DATA SUPPLIED section start

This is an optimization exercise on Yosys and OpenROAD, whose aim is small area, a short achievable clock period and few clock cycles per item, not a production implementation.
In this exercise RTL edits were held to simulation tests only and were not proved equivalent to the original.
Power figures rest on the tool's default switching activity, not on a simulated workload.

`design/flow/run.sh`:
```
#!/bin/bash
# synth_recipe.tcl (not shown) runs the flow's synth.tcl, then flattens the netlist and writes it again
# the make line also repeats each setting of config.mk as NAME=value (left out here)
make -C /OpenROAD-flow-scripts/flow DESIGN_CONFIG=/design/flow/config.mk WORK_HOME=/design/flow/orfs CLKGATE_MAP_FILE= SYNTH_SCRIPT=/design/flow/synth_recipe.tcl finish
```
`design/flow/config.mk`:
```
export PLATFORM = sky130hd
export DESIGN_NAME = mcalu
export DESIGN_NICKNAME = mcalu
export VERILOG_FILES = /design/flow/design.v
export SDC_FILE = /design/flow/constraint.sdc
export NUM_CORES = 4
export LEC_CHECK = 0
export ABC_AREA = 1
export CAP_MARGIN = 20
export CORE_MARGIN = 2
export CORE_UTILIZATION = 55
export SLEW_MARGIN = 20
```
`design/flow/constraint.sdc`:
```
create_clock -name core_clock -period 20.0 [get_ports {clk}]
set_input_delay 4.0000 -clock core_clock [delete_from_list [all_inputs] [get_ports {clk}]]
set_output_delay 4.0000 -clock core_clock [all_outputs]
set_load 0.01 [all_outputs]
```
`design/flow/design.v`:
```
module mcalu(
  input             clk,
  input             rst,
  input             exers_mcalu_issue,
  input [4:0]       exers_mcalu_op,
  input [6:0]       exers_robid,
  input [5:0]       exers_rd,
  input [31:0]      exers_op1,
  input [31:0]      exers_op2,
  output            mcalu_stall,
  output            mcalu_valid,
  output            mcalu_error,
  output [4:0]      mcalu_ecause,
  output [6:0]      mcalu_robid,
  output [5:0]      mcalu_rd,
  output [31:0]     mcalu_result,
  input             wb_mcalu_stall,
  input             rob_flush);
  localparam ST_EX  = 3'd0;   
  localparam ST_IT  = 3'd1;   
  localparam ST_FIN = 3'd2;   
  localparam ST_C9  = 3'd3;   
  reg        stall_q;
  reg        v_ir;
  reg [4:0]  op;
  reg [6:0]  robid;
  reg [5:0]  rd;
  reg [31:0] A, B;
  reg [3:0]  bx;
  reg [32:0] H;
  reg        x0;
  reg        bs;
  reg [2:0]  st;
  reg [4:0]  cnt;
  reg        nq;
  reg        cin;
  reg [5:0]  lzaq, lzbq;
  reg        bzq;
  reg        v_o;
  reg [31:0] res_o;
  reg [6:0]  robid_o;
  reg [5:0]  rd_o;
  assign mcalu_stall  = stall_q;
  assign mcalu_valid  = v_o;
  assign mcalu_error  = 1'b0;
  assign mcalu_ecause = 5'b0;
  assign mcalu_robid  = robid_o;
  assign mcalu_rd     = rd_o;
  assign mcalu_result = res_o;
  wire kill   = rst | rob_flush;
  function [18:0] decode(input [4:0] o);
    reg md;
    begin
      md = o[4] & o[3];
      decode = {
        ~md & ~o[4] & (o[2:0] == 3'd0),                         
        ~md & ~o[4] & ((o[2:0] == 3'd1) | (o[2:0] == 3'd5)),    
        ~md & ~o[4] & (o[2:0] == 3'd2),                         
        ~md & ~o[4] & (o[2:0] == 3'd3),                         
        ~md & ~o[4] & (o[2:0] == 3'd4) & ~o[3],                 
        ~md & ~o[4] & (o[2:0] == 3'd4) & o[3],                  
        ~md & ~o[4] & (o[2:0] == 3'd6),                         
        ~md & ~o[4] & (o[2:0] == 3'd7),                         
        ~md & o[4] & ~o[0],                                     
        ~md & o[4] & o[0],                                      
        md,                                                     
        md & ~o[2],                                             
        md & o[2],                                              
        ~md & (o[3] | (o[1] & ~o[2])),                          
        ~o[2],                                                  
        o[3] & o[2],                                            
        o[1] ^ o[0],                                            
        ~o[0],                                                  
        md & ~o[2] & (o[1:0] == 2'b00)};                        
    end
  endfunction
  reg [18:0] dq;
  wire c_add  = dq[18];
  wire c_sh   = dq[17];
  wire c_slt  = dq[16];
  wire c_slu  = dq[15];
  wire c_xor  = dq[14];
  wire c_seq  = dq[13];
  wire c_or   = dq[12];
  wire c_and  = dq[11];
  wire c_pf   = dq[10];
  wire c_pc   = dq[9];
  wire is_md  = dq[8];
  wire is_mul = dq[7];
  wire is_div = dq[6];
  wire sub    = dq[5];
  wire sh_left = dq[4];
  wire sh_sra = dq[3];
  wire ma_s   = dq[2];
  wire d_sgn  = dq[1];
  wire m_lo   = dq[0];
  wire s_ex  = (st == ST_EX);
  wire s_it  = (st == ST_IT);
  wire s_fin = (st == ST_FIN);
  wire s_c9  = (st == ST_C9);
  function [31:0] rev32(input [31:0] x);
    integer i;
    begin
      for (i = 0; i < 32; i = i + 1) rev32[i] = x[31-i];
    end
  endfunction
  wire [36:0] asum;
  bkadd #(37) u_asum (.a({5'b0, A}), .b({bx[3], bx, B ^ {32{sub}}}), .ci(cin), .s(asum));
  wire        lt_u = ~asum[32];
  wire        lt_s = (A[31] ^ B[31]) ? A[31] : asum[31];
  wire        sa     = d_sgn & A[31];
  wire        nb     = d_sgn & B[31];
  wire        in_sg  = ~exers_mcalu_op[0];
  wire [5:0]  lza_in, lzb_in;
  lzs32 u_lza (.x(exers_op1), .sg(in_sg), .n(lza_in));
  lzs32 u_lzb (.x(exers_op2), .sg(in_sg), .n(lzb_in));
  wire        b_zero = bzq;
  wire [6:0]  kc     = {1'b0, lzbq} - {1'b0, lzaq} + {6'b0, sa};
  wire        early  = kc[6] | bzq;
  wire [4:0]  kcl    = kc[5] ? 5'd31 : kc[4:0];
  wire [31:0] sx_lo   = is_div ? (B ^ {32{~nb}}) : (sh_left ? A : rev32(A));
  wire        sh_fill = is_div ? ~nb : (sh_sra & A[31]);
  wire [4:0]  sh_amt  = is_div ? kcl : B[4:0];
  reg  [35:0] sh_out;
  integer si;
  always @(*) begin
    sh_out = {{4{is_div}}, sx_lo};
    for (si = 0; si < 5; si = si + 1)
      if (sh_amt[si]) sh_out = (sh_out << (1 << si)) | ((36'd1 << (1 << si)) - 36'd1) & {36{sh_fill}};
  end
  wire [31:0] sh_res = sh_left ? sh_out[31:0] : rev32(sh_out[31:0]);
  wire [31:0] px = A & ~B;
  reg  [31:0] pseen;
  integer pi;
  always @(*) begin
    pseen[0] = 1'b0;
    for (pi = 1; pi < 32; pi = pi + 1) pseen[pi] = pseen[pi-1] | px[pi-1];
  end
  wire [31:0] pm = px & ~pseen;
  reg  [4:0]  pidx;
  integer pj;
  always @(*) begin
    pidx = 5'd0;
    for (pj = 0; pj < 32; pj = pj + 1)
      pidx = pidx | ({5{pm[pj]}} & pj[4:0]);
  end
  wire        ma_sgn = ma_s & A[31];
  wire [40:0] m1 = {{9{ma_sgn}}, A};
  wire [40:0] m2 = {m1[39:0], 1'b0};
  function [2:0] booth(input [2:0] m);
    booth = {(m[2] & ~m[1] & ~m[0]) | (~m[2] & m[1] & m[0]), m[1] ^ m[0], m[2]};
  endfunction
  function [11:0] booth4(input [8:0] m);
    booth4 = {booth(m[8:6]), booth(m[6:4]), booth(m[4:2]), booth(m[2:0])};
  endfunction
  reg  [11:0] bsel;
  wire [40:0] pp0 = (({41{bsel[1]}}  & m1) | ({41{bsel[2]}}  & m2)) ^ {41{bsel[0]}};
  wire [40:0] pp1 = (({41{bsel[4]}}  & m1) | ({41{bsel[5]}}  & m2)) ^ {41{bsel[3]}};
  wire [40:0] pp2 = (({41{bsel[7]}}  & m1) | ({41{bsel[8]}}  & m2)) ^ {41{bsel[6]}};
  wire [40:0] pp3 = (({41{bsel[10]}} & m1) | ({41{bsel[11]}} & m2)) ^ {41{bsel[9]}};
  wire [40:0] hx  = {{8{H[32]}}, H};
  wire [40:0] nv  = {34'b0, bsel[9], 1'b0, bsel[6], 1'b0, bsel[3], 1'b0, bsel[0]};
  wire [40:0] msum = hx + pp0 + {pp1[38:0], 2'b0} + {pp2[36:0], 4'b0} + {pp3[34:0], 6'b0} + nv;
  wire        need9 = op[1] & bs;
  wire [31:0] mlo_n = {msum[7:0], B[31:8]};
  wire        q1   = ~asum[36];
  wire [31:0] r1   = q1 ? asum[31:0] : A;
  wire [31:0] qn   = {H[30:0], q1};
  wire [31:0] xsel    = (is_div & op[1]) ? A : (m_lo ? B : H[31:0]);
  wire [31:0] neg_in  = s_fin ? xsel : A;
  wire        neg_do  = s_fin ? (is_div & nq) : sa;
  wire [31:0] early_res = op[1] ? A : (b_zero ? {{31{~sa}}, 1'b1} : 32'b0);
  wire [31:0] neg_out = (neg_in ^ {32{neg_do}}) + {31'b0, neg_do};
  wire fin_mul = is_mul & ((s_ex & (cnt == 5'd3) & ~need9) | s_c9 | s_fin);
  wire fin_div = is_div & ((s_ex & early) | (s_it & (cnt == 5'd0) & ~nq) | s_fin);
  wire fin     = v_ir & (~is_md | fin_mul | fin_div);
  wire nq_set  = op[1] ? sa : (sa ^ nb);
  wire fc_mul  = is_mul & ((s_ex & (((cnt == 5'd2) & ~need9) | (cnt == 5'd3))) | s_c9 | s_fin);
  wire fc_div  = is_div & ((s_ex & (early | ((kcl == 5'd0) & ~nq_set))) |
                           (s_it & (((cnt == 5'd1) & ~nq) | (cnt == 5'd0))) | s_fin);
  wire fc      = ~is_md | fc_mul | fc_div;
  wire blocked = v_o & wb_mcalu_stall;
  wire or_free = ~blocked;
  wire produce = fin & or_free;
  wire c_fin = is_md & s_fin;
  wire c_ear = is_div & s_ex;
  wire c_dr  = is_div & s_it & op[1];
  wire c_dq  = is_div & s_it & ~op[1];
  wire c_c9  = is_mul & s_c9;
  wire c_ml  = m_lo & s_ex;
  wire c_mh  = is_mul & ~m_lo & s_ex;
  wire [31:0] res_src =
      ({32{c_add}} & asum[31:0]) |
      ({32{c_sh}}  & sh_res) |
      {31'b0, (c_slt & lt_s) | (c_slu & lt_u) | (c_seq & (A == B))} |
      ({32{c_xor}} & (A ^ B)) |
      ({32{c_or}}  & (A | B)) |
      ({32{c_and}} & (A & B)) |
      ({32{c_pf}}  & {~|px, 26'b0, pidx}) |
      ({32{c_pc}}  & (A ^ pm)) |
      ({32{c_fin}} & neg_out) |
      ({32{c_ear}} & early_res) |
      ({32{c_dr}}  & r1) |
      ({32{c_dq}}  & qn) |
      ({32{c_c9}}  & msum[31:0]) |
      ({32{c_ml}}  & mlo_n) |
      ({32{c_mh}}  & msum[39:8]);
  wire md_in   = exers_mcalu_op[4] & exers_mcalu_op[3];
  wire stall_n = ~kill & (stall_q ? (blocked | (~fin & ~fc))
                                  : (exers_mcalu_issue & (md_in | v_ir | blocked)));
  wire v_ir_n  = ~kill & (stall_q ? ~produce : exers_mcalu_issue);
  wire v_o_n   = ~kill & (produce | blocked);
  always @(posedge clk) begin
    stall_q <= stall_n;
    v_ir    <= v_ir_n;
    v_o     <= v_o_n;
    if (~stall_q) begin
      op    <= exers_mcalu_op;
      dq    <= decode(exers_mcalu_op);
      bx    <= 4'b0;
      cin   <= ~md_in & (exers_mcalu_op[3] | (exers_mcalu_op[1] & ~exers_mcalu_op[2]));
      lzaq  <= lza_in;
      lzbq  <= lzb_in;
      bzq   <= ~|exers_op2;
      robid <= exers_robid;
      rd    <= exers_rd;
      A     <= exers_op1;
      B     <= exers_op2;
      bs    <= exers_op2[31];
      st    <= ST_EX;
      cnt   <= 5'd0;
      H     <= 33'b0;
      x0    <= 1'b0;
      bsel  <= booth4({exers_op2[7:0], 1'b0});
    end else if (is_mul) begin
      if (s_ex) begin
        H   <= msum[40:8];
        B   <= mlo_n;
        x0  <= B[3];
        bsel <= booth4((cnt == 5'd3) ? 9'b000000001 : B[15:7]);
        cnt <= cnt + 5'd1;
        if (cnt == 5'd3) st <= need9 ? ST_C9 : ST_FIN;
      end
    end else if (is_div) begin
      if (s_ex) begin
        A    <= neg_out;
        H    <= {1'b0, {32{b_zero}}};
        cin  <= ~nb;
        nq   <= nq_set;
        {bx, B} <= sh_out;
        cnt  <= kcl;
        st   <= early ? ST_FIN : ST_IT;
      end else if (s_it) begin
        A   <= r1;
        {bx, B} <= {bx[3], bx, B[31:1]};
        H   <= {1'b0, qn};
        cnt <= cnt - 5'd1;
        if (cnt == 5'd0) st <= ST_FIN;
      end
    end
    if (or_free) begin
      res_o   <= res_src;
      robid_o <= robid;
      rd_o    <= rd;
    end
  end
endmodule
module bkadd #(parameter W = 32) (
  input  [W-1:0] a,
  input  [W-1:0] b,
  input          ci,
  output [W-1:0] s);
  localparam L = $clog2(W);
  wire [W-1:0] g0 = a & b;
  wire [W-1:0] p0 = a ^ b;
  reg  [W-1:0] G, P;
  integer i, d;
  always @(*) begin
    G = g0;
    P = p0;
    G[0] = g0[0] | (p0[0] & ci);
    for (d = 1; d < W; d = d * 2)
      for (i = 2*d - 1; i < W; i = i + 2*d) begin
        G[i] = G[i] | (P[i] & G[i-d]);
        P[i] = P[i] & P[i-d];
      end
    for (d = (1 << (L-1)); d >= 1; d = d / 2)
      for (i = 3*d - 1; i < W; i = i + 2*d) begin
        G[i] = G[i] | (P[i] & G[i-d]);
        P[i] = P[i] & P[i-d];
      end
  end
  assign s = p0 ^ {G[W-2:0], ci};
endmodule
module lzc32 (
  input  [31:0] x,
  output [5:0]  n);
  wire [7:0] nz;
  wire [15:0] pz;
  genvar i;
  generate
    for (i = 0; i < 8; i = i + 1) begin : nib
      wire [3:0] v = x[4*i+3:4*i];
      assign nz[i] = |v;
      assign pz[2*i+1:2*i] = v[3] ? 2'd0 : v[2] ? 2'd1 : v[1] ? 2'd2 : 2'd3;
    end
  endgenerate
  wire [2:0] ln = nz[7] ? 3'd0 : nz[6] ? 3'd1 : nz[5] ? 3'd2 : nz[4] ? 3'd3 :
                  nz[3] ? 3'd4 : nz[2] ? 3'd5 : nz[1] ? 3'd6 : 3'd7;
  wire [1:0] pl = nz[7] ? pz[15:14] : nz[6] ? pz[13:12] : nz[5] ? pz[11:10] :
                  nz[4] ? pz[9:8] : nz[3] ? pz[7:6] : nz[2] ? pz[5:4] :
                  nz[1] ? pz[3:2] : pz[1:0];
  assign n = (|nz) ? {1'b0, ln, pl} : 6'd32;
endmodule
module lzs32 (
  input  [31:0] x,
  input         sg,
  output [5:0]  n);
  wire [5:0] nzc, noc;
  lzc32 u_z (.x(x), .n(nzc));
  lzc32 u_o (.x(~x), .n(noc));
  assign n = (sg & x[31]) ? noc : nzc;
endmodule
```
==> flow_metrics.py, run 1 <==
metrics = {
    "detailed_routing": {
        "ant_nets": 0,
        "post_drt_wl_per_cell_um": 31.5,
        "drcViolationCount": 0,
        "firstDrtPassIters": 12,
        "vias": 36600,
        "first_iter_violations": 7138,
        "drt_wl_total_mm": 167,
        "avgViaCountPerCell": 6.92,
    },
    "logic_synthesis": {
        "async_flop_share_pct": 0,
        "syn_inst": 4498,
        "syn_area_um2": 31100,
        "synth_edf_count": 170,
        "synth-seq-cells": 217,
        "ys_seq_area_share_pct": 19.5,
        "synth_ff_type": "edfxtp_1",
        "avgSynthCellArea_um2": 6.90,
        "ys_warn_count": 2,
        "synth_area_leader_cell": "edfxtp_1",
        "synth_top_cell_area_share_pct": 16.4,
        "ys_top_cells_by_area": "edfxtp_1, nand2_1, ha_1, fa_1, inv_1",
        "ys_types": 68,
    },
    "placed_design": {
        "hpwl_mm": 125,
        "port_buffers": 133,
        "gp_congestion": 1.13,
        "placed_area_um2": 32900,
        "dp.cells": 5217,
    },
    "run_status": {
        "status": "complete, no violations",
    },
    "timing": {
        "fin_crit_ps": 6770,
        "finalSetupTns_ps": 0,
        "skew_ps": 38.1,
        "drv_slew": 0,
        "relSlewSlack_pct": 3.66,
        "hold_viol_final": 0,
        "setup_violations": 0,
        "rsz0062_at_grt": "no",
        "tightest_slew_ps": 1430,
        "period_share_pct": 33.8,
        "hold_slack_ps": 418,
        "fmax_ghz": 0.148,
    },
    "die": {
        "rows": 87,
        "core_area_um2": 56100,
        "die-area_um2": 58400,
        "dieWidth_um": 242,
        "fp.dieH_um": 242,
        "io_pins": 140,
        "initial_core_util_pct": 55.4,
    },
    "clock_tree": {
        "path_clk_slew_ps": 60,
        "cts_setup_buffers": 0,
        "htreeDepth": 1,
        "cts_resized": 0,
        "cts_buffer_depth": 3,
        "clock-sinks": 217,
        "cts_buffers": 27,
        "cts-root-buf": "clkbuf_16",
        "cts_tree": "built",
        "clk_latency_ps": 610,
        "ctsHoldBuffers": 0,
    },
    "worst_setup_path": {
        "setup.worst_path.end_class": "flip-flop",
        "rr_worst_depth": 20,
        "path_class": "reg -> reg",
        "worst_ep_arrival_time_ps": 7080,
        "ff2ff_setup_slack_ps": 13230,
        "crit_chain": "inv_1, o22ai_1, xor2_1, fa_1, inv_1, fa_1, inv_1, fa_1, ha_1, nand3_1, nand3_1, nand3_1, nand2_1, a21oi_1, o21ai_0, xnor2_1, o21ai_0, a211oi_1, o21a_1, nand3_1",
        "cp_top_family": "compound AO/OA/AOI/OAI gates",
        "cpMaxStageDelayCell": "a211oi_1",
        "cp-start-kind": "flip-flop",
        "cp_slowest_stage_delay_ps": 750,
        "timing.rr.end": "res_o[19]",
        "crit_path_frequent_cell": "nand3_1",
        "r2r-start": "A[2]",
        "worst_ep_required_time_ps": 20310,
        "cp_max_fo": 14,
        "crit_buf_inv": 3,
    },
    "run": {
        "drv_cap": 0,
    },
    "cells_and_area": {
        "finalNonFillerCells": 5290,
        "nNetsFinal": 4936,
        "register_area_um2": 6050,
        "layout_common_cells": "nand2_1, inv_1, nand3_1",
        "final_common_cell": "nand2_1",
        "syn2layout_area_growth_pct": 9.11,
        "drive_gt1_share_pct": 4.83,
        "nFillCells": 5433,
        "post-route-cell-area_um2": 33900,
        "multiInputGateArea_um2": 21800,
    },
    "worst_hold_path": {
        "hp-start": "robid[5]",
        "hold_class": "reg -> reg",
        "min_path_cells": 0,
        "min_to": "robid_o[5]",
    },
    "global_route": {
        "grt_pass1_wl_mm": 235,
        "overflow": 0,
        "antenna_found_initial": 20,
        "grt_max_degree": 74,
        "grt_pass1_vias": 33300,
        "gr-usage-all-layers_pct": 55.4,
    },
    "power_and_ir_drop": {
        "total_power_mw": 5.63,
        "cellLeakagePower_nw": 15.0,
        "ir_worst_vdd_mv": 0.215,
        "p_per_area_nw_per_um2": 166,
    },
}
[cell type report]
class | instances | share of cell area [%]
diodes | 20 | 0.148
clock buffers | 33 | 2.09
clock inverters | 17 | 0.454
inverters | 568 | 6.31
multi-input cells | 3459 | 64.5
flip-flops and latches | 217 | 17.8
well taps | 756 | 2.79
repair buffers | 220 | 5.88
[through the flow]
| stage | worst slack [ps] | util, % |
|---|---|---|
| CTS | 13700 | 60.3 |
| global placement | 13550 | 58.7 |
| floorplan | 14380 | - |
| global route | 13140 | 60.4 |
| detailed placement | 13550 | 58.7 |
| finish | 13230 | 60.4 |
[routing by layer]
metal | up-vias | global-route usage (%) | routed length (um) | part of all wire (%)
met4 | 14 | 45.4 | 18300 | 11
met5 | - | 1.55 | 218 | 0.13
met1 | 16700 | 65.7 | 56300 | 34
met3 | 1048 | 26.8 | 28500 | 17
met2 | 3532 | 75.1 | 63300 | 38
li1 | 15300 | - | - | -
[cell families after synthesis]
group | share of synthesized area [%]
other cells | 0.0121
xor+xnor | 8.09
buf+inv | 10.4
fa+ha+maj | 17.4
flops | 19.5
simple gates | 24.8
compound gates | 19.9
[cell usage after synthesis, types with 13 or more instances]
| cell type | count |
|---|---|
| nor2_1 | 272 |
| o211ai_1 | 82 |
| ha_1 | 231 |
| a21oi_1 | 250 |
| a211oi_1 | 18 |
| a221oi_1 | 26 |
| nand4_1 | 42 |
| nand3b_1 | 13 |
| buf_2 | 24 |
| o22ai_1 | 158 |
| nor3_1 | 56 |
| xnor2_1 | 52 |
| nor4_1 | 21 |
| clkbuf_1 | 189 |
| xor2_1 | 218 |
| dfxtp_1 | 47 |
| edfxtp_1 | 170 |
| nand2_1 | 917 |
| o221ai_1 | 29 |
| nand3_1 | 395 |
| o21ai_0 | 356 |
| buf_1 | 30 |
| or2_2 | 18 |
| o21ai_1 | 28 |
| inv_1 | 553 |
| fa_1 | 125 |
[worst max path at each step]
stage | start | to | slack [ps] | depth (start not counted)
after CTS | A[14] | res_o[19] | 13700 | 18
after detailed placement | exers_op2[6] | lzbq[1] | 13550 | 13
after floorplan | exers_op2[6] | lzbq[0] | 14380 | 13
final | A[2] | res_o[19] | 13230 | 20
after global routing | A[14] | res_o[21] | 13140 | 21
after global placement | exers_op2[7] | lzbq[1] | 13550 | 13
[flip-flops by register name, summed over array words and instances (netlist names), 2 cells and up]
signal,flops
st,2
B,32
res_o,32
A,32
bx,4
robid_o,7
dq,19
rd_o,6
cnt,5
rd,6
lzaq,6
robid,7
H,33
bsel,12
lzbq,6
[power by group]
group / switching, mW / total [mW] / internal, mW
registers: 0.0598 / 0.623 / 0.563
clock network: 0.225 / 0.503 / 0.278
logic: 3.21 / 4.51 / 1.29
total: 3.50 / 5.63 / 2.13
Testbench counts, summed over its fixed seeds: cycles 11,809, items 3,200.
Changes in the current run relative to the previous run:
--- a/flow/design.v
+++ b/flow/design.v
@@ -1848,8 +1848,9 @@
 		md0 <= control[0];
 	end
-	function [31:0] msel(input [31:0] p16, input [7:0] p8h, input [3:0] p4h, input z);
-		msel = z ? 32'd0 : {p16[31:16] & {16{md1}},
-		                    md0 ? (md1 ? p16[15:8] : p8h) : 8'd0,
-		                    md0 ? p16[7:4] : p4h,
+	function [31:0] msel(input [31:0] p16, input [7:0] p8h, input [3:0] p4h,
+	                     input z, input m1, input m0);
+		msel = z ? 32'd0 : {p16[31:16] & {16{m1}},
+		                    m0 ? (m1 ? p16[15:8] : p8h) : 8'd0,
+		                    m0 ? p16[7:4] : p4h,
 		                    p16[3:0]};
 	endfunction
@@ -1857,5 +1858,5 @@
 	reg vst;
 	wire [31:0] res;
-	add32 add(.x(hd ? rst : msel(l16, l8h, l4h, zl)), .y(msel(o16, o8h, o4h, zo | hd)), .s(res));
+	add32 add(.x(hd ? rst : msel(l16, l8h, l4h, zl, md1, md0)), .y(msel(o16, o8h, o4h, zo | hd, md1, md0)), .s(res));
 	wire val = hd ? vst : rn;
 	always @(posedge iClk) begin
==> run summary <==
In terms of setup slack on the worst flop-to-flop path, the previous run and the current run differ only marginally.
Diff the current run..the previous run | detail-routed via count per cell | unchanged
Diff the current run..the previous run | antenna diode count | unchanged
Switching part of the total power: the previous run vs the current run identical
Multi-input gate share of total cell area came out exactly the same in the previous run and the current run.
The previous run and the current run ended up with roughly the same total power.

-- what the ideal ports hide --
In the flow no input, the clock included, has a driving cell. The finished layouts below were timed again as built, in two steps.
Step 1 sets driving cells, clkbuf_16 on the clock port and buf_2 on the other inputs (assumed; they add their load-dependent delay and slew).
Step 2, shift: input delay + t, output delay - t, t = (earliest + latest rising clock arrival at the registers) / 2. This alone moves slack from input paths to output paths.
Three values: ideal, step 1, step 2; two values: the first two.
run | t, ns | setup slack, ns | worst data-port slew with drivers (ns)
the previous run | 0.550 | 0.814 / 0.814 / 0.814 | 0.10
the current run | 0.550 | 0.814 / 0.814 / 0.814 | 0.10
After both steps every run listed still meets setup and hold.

DATA SUPPLIED section end

_EXERCISE DIRECTIONS_. Each line above from the one with "after detailed placement" up to and including the one with "[flip-flops by register" must be set down exactly, and no line outside that span may appear.

_TASK RESULT_.
after detailed placement | exers_op2[6] | lzbq[1] | 13550 | 13
after floorplan | exers_op2[6] | lzbq[0] | 14380 | 13
final | A[2] | res_o[19] | 13230 | 20
after global routing | A[14] | res_o[21] | 13140 | 21
after global placement | exers_op2[7] | lzbq[1] | 13550 | 13
[flip-flops by register name, summed over array words and instances (netlist names), 2 cells and up]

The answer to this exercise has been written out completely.